Package 'stringfish'

Title: Alt String Implementation
Description: Provides an extendable, performant and multithreaded 'alt-string' implementation backed by 'C++' vectors and strings.
Authors: Travers Ching [aut, cre, cph], Phillip Hazel [ctb] (Bundled PCRE2 code), Zoltan Herczeg [ctb, cph] (Bundled PCRE2 code), University of Cambridge [cph] (Bundled PCRE2 code), Tilera Corporation [cph] (Stack-less Just-In-Time compiler bundled with PCRE2), Yann Collet [ctb, cph] (Yann Collet is the author of the bundled xxHash code)
Maintainer: Travers Ching <[email protected]>
License: GPL-3
Version: 0.16.0
Built: 2024-11-03 22:14:14 UTC
Source: https://github.com/traversc/stringfish

Help Index


convert_to_sf

Description

Converts a character vector to a stringfish vector

Usage

convert_to_sf(x)

sf_convert(x)

Arguments

x

A character vector

Details

Converts a character vector to a stringfish vector. The opposite of 'materialize'.

Value

The converted character vector

Examples

if(getRversion() >= "3.5.0") {
x <- convert_to_sf(letters)
}

get_string_type

Description

Returns the type of the character vector

Usage

get_string_type(x)

Arguments

x

the vector

Details

A function that returns the type of character vector.
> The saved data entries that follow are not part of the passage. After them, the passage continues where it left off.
This is an optimization exercise on Yosys and OpenROAD, whose aim is small area and a short achievable clock period, not a production implementation. Only simulation tests tie the RTL to the original design; equivalence was not proved. No activity file was given, so power comes from the tool's default toggle rates.

==> inputs of run a <==
Design array_multiplier, start of the top module:
module array_multiplier (
	input  logic                     clk,
	input  logic                     reset,
	input  logic                     in_valid,
	input  mult_sizes_pkg::operand_t x,
	input  mult_sizes_pkg::operand_t y,
	output logic                     product_valid,
	output mult_sizes_pkg::product_t product
);
	logic r325;
	logic r326;
	logic r327;
	logic r330;
	logic r331;
	logic r348;
	logic r349;
	logic r350;
	logic r371;
	logic r372;
	logic r373;
	logic r396;
	logic r397;
	logic r398;
	logic r421;
	logic r422;
	logic r423;
	logic r426;
	logic r427;
	logic r452;
	logic r453;
	logic r454;
	logic r457;
	logic r484;
	logic r485;
	logic r486;
	logic r489;
	logic r516;
	logic r517;
	logic r518;
	logic r521;
	logic r546;
	logic r547;
	logic r548;
	logic r551;
	logic r552;
	logic r575;
	logic r576;
	logic r577;
	logic r580;
	logic r581;
	logic r604;
	logic r605;
	logic r606;
	logic r627;
	logic r628;
	logic r629;
	logic r632;
	logic r649;
	logic r650;
	logic r651;
	logic r654;
	logic r669;
	logic r670;
	logic r671;
	logic r674;
	logic r689;
	logic r690;
	logic r703;
	logic r704;
	logic r705;
	logic r716;
	logic r717;
	logic r718;
	logic r727;
	logic r728;
	logic r729;
	logic r759;
	logic r760;
	logic r799;
	logic r802;
	logic r803;
	logic r817;
	logic r818;
	logic r819;
	logic r821;
	logic r843;
	logic r844;
	logic r851;
	logic r855;
	logic r877;
	logic r878;
	logic r885;
	logic r886;
	logic r888;
	logic r930;
	logic r931;
	logic r932;
	logic r935;
	logic r936;
	logic r939;
	logic r940;
	logic r943;
	logic r944;
	logic r947;
	logic r948;
	logic r951;
	logic r952;
	logic r955;
	logic r956;
	logic r959;
	logic r960;
	logic r961;
	logic r964;
	logic r965;
	logic r968;
	logic r969;
	logic r972;
	logic r973;
	logic r976;
	logic r977;
	logic r980;
	logic r981;
	logic r984;
	logic r985;
	logic r988;
	logic r991;
	logic r993;
	logic r995;
	logic r998;
	logic r1001;
	logic r1004;
	logic r1007;
	logic r1010;
	logic r1020;
	logic r1032;
	logic r1034;
  ...
export LEC_CHECK = 0
export CAP_MARGIN = 20
export CORE_MARGIN = 2
export CORE_UTILIZATION = 40
export SLEW_MARGIN = 20
export SYNTH_HIERARCHICAL = 1
create_clock -name core_clock -period 6.0 [get_ports {clk}]
standard.sh (not shown) runs the stock make flow with config.mk's settings and CLKGATE_MAP_FILE= SYNTH_SCRIPT=/design/flow/synth_recipe.tcl, a recipe that flattens the netlist after the stock synthesis.
==> flow/flow/run.sh <==
#!/bin/bash
# Layout flow: the standard ORFS flow (standard.sh, unchanged synthesis),
# with smaller port buffers and a clock tree built from clkbuf_8 without
# dummy loads. Each tool's output goes to a log file in this folder.
set -euo pipefail
export BUFFER_PORTS_ARGS="-buffer_cell sky130_fd_sc_hd__buf_1"
export CTS_ARGS="-sink_clustering_enable -repair_clock_nets -buf_list sky130_fd_sc_hd__clkbuf_8 -dont_use_dummy_load"
bash standard.sh finish > flow_make.log 2>&1
==> inputs of run b, as changes to run a <==
--- a/flow/config.mk
+++ b/flow/config.mk
@@ -8,5 +8,6 @@
 export CAP_MARGIN = 20
 export CORE_MARGIN = 2
 export CORE_UTILIZATION = 40
+export SETUP_SLACK_MARGIN = 2.6
 export SLEW_MARGIN = 20
 export SYNTH_HIERARCHICAL = 1
==> inputs of run c, as changes to run a <==
--- a/flow/config.mk
+++ b/flow/config.mk
@@ -8,5 +8,6 @@
 export CAP_MARGIN = 20
 export CORE_MARGIN = 2
 export CORE_UTILIZATION = 40
+export SETUP_SLACK_MARGIN = 3.0
 export SLEW_MARGIN = 20
 export SYNTH_HIERARCHICAL = 1
==> comparison table <==
metric	run b	run c	run a
Layout Skew	0.04461 ns	0.06026 ns	0.03616 ns
Vias	6,141	6,192	6,096
Number of cells after detailed placement	1,195	1,204	1,193
Non-filler cells in the finished layout	1,212	1,248	1,210
FF-to-FF setup slack	2.84 ns	3.11 ns	2.80 ns
Highest clock rate	298.8 MHz	332.7 MHz	267.0 MHz
Wirelength, routed	22.13 mm	22.60 mm	21.45 mm
WHS Endpoint	product[5]	product[5]	product[0]
Unrepaired setup endpoints after global routing	yes	yes	no
Total met2 wirelength after detailed routing	10.65 mm	10.73 mm	10.06 mm
Number of violations reported at the end of detailed-routing iteration 0	454	314	381
Outcome	no timing/DRC/antenna violations	no timing/DRC/antenna violations	no timing/DRC/antenna violations
Latest clock arrival within the worst-skew pair	0.47 ns	0.48 ns	0.45 ns
Total power	0.005714 W	0.006045 W	0.005593 W
Layout clock area frac	0.02182	0.02015	0.02226
Number of nets in the finished design	1,150	1,186	1,148
Number of vias per cell	5.067	4.962	5.038
Cell leakage power	3.964 nW	4.306 nW	3.854 nW
Max incr delay on CP	0.54 ns	0.53 ns	0.71 ns
Layout cell share with drive strength beyond 1	0.07770	0.2435	0.02822
Via count of the first global-routing pass	6,631	6,719	6,590
Min setup slack post-route	2.653 ns	2.994 ns	2.255 ns
Gate power share	0.593	0.613	0.586
Cell repeated most along the worst path	sky130_fd_sc_hd__fa_1	sky130_fd_sc_hd__fa_2	sky130_fd_sc_hd__fa_1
Possible values are "normal vector", "stringfish vector", "stringfish vector (materialized)" or "other alt-rep vector"

Value

The type of vector

Examples

if(getRversion() >= "3.5.0") {
x <- sf_vector(10)
get_string_type(x) # returns "stringfish vector"
x <- character(10)
get_string_type(x) # returns "normal vector"
}

materialize

Description

Materializes an alt-rep object

Usage

materialize(x)

Arguments

x

An alt-rep object

Details

Materializes any alt-rep object and then returns it. Note: the object is materialized regardless of whether the return value is assigned to a variable.

Value

x

Examples

if(getRversion() >= "3.5.0") {
x <- sf_vector(10)
sf_assign(x, 1, "hello world")
sf_assign(x, 2, "another string")
x <- materialize(x)
}

random_strings

Description

A function that generates random strings

Usage

random_strings(N, string_size = 50, charset = "abcdefghijklmnopqrstuvwxyz", 
                      vector_mode = "stringfish")

Arguments

N

The number of strings to generate

string_size

The length of the strings

charset

The characters used to generate the random strings (default: abcdefghijklmnopqrstuvwxyz)

vector_mode

The type of character vector to generate (either stringfish or normal, default: stringfish)

Details

The function uses the PCRE2 library, which is also used internally by R. Note: the order of paramters is switched compared to the 'gsub' base R function, with subject being first. See also: https://www.pcre.org/current/doc/html/pcre2api.html for more documentation on match syntax.

Value

A character vector of the random strings

See Also

gsub

Examples

if(getRversion() >= "3.5.0") {
set.seed(1)
x <- random_strings(1e6, 80, "ACGT", vector_mode = "stringfish")
}

sf_assign

Description

Assigns a new string to a stringfish vector or any other character vector

Usage

sf_assign(x, i, e)

Arguments

x

the vector

i

the index to assign to

e

the new string to replace at i in x

Details

A function to assign a new element to an existing character vector. If the the vector is a stringfish vector, it does so without materialization.

Value

No return value, the function assigns an element to an existing stringfish vector

Examples

if(getRversion() >= "3.5.0") {
x <- sf_vector(10)
sf_assign(x, 1, "hello world")
sf_assign(x, 2, "another string")
}

sf_collapse

Description

Pastes a series of strings together separated by the 'collapse' parameter

Usage

sf_collapse(x, collapse)

Arguments

x

A character vector

collapse

A single string

Details

This works the same way as 'paste0(x, collapse=collapse)'

Value

A single string with all values in 'x' pasted together, separated by 'collapse'.

See Also

paste0, paste

Examples

if(getRversion() >= "3.5.0") {
x <- c("hello", "\\xe4\\xb8\\x96\\xe7\\x95\\x8c")
Encoding(x) <- "UTF-8"
sf_collapse(x, " ") # "hello world" in Japanese
sf_collapse(letters, "") # returns the alphabet
}

sf_compare

Description

Returns a logical vector testing equality of strings from two string vectors

Usage

sf_compare(x, y, nthreads = getOption("stringfish.nthreads", 1L))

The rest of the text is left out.